A su vez el no previsto estallido de las religiones fundamentalistas, de los nacionalismos enfáticos, del rechazo tajante de una modernidad que se pretende racional y que en realidad va destruyendo el planeta, erosionando sus suelos, contaminando sus aires, secando sus fuentes de agua, de muy sólidas razones para reivindicar un rescate de valores ecológicos, de la primacía de lo local sobre la uniforme universalidad de los medios, de abanderar las cuestiones de género, de sentir que el fragmento en sí, particular, concreto, individualista, es la totalidad para muchos. Como lo expresaba Luis Luna en 1990:
El esoterismo y la religión se convierten en tablas de salvación ante la real impotencia de la razón. Hay una actitud de condensación y síntesis de las experiencias cotidianas y de conversión de objetos en símbolos.

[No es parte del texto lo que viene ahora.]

### src/gb_glue_pkg.sv
package gb_glue_pkg;

    // ====================
    // Clock divider
    // ====================

    // CPU enable divider width, one pulse every 16 clk_sys cycles
    localparam int ce_div_bits = 4;

    // RTC enable divider width, one pulse every 2048 cycles
    localparam int ce_32k_bits = 11;

    // Divider count at which ce_cpu fires
    localparam logic [ce_div_bits-1:0] ce_cpu_phase = '0;

    // Opposite phase, half a period later
    localparam logic [ce_div_bits-1:0] ce_cpu_n_phase = {1'b1, {(ce_div_bits - 1){1'b0}}};

    // Divider count at which ce_32k fires
    localparam logic [ce_32k_bits-1:0] ce_32k_phase = '0;

    // ====================
    // Bus widths
    // ====================

    // Download byte address from the loader
    localparam int ioctl_addr_w = 25;

    // SDRAM word address
    localparam int sdram_addr_w = 24;

    // Mapper byte address
    localparam int mbc_addr_w = 23;

    // Packed RGB555 pixel, R in the top field
    localparam int rgb555_w = 15;

    // One VGA colour channel
    localparam int vga_chan_w = 8;

    // ====================
    // Download index codes
    // ====================

    // Compared on the low six bits only
    localparam logic [5:0] cart_index_low = 6'h01;

    // These two are compared on all eight bits
    localparam logic [7:0] cart_index_boot = 8'h00;
    localparam logic [7:0] cart_index_alt = 8'h80;

    // ====================
    // Monochrome palette
    // ====================

    localparam logic [vga_chan_w-1:0] shade_white = 8'hff;
    localparam logic [vga_chan_w-1:0] shade_light = 8'haa;
    localparam logic [vga_chan_w-1:0] shade_dark = 8'h55;
    localparam logic [vga_chan_w-1:0] shade_black = 8'h00;

    // LCD controller mode as reported by the PPU
    typedef enum logic [1:0] {
        lcd_hblank     = 2'd0,
        lcd_vblank     = 2'd1,
        lcd_oam_scan   = 2'd2,
        lcd_pixel_xfer = 2'd3
    } lcd_mode_e;

endpackage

Vuelto el planeta un estudio de grabación, como sucede con CNN, y las restringidas pero sangrientas guerras locales que incendian el Oriente Medio, trocadas en monótona y previsible ilusión virtual, volvíamos al comienzo. El cielo de una pantalla de televisión rayada por los fuegos incendiarios de los cohetes inteligentes, el terrorismo golpeando por todas partes Bogotá, Chechenia, Londres, Madrid. Caen las torres gemelas el 11 de septiembre de 2002.
Y el nuevo muro levantado por Estados Unidos en la frontera con México, sitiaba en definitiva al Imperio. No solo buscaba detener al hambriento necesario para recolectar cosechas sino que igualmente encarcelaba al rico en su celda autista de alta tecnología. Dentro de este esquemático y en cierta forma tan banal panorama, el artista buscaba una inserción acorde con su tiempo. También él hacía de turista recorriendo geografías interiores o exteriores, también utilizaba su cuerpo como campo de pruebas de las pandemias que lo estremecían, del cáncer al sida, como en los dos honestos libros al respecto de Susan Sontag. También recolectaba, como los marginales, los detritus de un consumismo voraz o los restos calcinados de una naturaleza que se agostaba, con asfalto y químicos y a la cual intentaba conferir nueva vida: el ritual chamanístico, el peregrinaje a los orígenes. Intentar que lo sagrado, lo numinoso, las oscuras potencias generatrices, infundieran energía cósmica a un capitalismo depredador y frío. A todo ello contribuían desde el sicoanálisis hasta la antropología, como los libros de Michael Taussing, enfocados al terror primitivo.
Hay, es obvio, muchos otros signos, pero el rescate de las ancestrales voces perdidas, el fijar en videos lo que va siendo derrumbado y demolido, otorgaban un papel central a la fuerza de la memoria como ciudad del recuerdo, como refugio de una identidad superviviente, puesta ya en duda desde el estructuralismo mismo.
Era solo en la tela donde un artista como Luis Luna podía intentar, sobre la cuadrícula de Joaquín Torres García, colocar su alfabeto elemental de signos, América, de 1990, era cruz y laberinto, jarrón y glifo. El pueril Ame con que rubricaba su proyecto. Dos años más tarde Ajo había roto el retablo pictórico. Palos azules, blancos, rojos y naranja se amontonaban para enfocar con un triángulo visual y un cerco de colores esos paneles de madera, ese políptico de siluetas de edificios y arabescos expresivos. La pintura era para Luis Luna, viajero contumaz, no solo el registro de un periplo inacabado, de un marco interpretativo roto una y otra vez. Era llevar al lienzo las tierras y las sombras de China, Usbekistán o el Amazonas. La seda y el caucho. El metal y el vidrio. Las crónicas de Indias como un gran libro abierto, donde los góticos apellidos de un informalismo gestual trazaban su personal firma. Su estilo que no quería serlo. Atrás, un crepúsculo rojo hacía aún más intenso el negro de sus grafismos. Pluma y colina descubriéndonos de nuevo el Nuevo Mundo.